Collected data

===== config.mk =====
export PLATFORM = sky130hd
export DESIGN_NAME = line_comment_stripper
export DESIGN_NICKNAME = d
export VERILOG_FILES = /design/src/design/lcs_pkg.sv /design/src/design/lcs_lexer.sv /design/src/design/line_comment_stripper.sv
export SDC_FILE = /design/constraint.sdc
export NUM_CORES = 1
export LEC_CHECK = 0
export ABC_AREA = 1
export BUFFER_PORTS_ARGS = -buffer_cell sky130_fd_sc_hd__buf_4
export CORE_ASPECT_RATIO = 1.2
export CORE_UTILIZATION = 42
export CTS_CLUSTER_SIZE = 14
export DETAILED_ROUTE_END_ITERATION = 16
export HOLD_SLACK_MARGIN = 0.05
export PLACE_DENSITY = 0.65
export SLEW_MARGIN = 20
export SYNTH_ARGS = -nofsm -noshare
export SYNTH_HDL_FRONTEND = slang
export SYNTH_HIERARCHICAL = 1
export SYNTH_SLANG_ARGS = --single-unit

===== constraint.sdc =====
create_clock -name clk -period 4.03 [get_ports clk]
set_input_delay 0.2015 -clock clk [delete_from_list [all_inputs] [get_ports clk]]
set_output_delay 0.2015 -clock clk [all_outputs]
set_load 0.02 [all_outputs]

==

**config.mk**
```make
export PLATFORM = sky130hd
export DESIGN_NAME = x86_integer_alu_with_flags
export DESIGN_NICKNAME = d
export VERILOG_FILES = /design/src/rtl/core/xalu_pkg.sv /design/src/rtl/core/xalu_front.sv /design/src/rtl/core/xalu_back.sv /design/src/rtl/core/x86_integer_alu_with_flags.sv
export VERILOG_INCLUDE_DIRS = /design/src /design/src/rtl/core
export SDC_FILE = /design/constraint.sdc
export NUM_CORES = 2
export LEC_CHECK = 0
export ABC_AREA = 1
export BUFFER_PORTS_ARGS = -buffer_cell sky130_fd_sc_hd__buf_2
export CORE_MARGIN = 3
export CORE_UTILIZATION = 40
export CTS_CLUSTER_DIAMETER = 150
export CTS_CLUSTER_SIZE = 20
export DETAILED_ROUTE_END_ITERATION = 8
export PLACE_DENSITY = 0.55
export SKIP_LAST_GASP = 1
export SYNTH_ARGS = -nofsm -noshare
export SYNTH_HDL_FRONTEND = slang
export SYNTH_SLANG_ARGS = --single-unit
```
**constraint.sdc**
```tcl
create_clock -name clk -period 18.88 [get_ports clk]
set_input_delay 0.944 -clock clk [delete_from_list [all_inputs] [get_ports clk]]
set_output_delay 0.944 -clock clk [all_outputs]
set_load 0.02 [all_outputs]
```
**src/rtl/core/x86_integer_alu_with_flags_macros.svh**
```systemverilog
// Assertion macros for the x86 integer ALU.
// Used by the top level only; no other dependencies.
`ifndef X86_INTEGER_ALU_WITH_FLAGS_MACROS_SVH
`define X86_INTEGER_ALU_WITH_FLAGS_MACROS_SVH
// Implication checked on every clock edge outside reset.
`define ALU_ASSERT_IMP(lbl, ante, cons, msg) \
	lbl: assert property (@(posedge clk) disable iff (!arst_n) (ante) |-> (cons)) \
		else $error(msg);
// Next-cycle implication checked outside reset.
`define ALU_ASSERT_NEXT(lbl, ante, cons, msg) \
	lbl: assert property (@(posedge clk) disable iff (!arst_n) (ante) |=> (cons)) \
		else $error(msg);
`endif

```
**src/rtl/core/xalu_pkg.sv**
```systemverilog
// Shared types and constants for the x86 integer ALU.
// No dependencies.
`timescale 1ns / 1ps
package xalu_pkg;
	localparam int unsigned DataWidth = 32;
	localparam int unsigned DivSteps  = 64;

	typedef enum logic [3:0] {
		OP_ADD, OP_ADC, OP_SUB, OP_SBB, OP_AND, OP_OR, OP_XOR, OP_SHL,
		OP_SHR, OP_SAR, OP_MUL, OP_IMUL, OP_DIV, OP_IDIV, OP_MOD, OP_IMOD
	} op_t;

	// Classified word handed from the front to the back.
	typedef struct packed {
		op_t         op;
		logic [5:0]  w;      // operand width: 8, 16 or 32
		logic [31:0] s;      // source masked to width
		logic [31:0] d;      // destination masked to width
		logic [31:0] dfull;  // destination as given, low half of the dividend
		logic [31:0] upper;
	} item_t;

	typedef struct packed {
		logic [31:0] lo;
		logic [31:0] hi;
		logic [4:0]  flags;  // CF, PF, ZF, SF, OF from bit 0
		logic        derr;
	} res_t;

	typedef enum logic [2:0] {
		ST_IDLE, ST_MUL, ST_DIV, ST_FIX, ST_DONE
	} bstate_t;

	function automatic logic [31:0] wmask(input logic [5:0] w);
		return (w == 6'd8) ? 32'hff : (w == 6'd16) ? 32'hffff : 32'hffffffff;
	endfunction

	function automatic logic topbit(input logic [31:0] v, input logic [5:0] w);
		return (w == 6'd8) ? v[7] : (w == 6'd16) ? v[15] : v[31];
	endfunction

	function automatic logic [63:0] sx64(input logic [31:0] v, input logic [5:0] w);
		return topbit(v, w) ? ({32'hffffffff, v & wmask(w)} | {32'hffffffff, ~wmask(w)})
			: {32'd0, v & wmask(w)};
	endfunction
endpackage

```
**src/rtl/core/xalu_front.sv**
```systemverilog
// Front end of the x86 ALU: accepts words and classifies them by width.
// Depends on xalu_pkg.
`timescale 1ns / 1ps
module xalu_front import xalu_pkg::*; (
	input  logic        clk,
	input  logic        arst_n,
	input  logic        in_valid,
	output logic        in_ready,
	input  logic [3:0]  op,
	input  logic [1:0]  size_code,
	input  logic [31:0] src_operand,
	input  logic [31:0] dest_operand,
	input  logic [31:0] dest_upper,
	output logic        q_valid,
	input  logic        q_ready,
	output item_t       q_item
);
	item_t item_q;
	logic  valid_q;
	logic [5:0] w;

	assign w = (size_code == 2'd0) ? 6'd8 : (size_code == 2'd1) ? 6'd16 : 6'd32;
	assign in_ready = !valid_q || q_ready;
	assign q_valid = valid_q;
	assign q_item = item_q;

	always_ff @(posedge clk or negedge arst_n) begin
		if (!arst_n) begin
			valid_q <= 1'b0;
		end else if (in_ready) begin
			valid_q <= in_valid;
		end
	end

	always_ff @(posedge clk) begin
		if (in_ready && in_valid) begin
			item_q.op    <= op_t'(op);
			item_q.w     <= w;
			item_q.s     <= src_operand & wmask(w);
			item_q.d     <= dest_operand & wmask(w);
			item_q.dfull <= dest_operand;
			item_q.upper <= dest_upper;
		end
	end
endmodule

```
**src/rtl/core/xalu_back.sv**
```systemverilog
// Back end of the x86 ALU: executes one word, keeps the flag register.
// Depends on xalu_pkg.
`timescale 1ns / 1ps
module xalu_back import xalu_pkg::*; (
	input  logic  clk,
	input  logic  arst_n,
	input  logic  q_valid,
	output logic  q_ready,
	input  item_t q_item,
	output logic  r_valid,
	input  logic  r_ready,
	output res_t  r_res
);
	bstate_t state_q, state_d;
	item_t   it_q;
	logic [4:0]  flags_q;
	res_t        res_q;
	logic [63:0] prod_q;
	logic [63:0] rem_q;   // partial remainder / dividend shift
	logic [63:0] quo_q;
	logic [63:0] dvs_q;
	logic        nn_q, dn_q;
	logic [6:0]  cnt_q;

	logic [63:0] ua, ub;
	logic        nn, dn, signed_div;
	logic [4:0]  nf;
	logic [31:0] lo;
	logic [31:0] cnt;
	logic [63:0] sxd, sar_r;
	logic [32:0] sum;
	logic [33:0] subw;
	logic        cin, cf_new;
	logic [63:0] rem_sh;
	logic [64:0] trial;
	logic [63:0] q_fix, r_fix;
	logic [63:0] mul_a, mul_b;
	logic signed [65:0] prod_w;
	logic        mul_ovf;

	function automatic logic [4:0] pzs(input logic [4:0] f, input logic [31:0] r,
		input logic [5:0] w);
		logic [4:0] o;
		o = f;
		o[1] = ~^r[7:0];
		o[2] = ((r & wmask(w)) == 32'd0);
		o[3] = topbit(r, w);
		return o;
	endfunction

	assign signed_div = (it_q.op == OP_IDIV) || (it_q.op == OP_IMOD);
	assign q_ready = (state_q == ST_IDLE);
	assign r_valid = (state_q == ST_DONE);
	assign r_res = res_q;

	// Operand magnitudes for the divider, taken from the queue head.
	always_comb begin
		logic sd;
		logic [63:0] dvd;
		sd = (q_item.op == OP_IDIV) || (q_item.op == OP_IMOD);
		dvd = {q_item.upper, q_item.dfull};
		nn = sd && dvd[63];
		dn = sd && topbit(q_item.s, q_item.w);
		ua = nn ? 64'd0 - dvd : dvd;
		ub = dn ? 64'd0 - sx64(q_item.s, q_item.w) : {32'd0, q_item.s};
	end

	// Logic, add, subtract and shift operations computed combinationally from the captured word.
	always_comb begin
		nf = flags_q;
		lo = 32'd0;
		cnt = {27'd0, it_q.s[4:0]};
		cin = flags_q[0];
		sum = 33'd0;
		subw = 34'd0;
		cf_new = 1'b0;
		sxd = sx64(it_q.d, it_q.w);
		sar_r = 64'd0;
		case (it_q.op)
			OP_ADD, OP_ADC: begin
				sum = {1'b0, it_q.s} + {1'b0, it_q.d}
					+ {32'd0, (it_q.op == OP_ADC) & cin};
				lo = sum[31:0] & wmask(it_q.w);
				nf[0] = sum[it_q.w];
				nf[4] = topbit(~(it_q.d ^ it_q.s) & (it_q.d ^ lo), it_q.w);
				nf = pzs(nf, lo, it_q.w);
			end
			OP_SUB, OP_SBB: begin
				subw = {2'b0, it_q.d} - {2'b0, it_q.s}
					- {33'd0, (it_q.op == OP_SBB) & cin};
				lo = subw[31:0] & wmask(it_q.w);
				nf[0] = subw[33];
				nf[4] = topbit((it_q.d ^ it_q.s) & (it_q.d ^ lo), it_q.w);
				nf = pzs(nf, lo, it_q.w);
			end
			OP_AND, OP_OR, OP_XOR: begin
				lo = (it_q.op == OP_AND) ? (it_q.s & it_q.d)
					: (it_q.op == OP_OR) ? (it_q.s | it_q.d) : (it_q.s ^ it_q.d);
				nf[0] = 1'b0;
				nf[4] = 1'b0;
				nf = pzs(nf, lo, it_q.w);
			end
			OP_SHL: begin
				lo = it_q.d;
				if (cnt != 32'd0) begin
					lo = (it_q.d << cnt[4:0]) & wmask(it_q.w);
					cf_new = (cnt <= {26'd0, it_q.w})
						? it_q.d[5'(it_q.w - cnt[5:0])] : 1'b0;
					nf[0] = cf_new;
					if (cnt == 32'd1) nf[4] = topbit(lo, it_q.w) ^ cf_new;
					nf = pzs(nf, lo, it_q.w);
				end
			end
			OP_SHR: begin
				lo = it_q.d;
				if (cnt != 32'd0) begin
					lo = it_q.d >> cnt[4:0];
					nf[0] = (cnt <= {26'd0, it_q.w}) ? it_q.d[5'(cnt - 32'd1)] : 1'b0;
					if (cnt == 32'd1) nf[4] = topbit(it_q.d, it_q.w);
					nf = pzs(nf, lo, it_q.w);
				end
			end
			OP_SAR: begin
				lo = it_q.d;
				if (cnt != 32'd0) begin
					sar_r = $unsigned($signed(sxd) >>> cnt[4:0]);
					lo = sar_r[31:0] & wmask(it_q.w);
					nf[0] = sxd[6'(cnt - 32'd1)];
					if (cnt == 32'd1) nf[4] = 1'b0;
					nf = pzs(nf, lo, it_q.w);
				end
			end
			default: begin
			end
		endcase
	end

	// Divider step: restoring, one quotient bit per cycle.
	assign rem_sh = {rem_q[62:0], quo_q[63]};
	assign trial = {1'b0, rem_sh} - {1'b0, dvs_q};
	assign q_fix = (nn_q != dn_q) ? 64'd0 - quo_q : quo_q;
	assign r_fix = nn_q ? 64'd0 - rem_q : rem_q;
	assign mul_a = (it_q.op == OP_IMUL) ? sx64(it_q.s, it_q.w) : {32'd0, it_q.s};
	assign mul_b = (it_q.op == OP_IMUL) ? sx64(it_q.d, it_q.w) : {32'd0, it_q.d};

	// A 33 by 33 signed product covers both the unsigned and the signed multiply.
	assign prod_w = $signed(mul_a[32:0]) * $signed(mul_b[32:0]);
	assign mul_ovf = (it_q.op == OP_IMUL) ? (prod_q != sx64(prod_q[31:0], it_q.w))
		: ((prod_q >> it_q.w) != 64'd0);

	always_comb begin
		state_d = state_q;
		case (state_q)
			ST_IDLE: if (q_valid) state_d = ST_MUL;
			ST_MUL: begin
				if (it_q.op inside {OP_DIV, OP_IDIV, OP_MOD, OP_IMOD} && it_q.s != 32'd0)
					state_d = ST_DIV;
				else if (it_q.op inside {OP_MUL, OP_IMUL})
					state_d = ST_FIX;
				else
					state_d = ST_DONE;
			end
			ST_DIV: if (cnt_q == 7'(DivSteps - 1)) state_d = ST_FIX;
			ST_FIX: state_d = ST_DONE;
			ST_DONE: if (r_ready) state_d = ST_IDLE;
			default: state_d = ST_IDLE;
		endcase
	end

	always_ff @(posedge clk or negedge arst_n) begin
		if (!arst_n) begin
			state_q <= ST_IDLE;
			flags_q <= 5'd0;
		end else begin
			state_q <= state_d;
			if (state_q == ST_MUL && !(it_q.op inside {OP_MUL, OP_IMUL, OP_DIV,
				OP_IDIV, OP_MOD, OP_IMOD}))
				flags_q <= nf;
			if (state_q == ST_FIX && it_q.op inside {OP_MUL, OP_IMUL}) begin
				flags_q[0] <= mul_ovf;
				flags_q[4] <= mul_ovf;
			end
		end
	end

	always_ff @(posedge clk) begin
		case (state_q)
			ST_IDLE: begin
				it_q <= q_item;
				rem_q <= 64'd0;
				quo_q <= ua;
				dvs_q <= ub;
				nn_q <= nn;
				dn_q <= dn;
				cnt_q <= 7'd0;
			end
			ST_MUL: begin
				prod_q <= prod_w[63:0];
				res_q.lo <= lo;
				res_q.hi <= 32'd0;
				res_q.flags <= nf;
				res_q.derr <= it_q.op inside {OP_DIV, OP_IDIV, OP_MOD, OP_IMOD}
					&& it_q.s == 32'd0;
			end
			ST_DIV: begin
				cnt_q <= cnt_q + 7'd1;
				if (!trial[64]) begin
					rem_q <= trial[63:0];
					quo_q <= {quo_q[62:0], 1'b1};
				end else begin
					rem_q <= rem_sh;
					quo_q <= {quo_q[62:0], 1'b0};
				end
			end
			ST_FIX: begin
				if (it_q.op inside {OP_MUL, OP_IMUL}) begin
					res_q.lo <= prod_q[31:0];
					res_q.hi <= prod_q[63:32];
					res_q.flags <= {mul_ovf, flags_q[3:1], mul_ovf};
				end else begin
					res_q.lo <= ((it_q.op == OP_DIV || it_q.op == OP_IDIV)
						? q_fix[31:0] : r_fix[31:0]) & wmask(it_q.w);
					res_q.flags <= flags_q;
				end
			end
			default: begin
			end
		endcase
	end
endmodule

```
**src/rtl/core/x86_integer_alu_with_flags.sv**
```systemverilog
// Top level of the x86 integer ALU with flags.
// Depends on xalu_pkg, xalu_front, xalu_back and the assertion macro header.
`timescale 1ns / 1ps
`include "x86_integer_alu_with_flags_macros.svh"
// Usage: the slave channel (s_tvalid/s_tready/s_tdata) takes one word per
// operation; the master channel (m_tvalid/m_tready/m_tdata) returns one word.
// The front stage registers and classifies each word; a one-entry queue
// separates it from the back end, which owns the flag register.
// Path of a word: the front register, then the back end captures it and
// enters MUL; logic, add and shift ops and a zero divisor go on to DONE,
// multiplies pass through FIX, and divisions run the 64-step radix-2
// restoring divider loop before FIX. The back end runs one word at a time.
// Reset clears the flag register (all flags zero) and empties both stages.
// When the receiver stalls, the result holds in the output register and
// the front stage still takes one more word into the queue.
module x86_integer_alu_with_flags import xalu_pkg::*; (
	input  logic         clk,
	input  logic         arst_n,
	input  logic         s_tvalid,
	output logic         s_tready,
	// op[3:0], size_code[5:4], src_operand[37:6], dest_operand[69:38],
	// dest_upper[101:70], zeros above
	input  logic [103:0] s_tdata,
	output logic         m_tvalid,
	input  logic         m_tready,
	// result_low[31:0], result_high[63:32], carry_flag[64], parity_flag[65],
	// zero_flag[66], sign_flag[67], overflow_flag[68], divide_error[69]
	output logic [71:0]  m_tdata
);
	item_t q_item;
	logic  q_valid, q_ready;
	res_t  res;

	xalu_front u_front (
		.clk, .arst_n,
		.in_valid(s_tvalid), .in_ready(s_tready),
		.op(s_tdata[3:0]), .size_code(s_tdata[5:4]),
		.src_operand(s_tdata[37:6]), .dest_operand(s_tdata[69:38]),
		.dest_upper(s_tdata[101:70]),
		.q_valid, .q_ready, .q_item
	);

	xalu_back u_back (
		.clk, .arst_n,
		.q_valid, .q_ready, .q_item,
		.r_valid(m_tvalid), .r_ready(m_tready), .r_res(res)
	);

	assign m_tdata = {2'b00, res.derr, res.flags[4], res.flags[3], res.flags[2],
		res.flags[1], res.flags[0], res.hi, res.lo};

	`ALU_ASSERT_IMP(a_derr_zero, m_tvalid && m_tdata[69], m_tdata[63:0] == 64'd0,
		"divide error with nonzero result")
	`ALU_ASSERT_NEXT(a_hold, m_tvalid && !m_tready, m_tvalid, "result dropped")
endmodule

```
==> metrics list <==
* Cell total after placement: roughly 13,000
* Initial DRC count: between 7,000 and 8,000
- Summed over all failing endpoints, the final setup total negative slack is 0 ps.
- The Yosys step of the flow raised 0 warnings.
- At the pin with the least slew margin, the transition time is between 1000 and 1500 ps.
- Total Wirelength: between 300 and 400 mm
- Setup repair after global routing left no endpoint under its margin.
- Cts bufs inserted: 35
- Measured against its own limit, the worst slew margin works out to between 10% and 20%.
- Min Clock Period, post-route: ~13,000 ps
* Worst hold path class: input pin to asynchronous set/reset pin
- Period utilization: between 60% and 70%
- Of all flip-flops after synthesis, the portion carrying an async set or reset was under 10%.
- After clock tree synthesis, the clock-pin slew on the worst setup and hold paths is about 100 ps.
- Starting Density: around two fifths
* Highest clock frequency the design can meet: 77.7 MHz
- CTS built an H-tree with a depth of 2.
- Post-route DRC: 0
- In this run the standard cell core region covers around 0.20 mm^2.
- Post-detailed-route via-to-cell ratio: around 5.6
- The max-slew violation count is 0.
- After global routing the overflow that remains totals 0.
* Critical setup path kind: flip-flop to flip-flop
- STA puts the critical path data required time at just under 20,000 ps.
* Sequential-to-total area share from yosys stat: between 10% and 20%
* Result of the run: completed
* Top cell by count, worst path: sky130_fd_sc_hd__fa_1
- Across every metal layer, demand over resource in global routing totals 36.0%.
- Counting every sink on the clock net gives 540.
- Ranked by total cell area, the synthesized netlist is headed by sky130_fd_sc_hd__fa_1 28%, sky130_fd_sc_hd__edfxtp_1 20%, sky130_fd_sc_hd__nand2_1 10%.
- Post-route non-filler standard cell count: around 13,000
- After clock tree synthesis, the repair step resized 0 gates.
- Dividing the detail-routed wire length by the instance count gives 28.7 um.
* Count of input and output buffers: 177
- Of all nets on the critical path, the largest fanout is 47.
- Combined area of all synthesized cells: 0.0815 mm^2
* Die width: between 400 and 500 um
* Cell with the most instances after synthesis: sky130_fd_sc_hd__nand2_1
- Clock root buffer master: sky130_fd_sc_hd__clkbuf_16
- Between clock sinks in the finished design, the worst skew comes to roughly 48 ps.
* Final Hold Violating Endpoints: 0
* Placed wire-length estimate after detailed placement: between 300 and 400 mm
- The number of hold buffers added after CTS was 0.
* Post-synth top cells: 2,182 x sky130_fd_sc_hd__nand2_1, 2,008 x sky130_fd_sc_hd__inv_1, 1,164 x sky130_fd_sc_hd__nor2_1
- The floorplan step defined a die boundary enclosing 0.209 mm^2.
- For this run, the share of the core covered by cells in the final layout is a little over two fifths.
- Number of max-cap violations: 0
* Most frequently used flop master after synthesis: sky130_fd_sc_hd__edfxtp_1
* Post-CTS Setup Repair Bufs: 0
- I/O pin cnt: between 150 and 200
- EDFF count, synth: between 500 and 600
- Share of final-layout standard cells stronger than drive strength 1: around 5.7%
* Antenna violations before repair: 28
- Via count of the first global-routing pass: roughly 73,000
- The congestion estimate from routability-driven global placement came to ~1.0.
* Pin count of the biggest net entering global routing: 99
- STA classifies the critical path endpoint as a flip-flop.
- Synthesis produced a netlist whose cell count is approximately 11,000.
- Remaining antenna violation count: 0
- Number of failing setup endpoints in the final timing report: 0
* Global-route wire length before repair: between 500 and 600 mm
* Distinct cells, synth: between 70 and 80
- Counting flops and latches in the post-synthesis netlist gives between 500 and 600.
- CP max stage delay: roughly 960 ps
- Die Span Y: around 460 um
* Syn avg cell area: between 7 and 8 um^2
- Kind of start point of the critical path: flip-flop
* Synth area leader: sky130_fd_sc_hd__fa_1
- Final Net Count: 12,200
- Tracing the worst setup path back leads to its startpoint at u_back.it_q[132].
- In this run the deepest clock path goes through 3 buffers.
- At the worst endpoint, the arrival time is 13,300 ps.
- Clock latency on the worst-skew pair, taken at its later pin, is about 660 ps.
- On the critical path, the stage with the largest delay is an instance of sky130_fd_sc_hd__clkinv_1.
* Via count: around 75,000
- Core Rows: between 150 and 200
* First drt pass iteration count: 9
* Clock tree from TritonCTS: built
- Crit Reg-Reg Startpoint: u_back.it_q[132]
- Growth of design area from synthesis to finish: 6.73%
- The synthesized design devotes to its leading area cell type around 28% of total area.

§ What you need to do: Using the records above, say how many lines contain the string "around"; offer no other text.

§ Response box: 8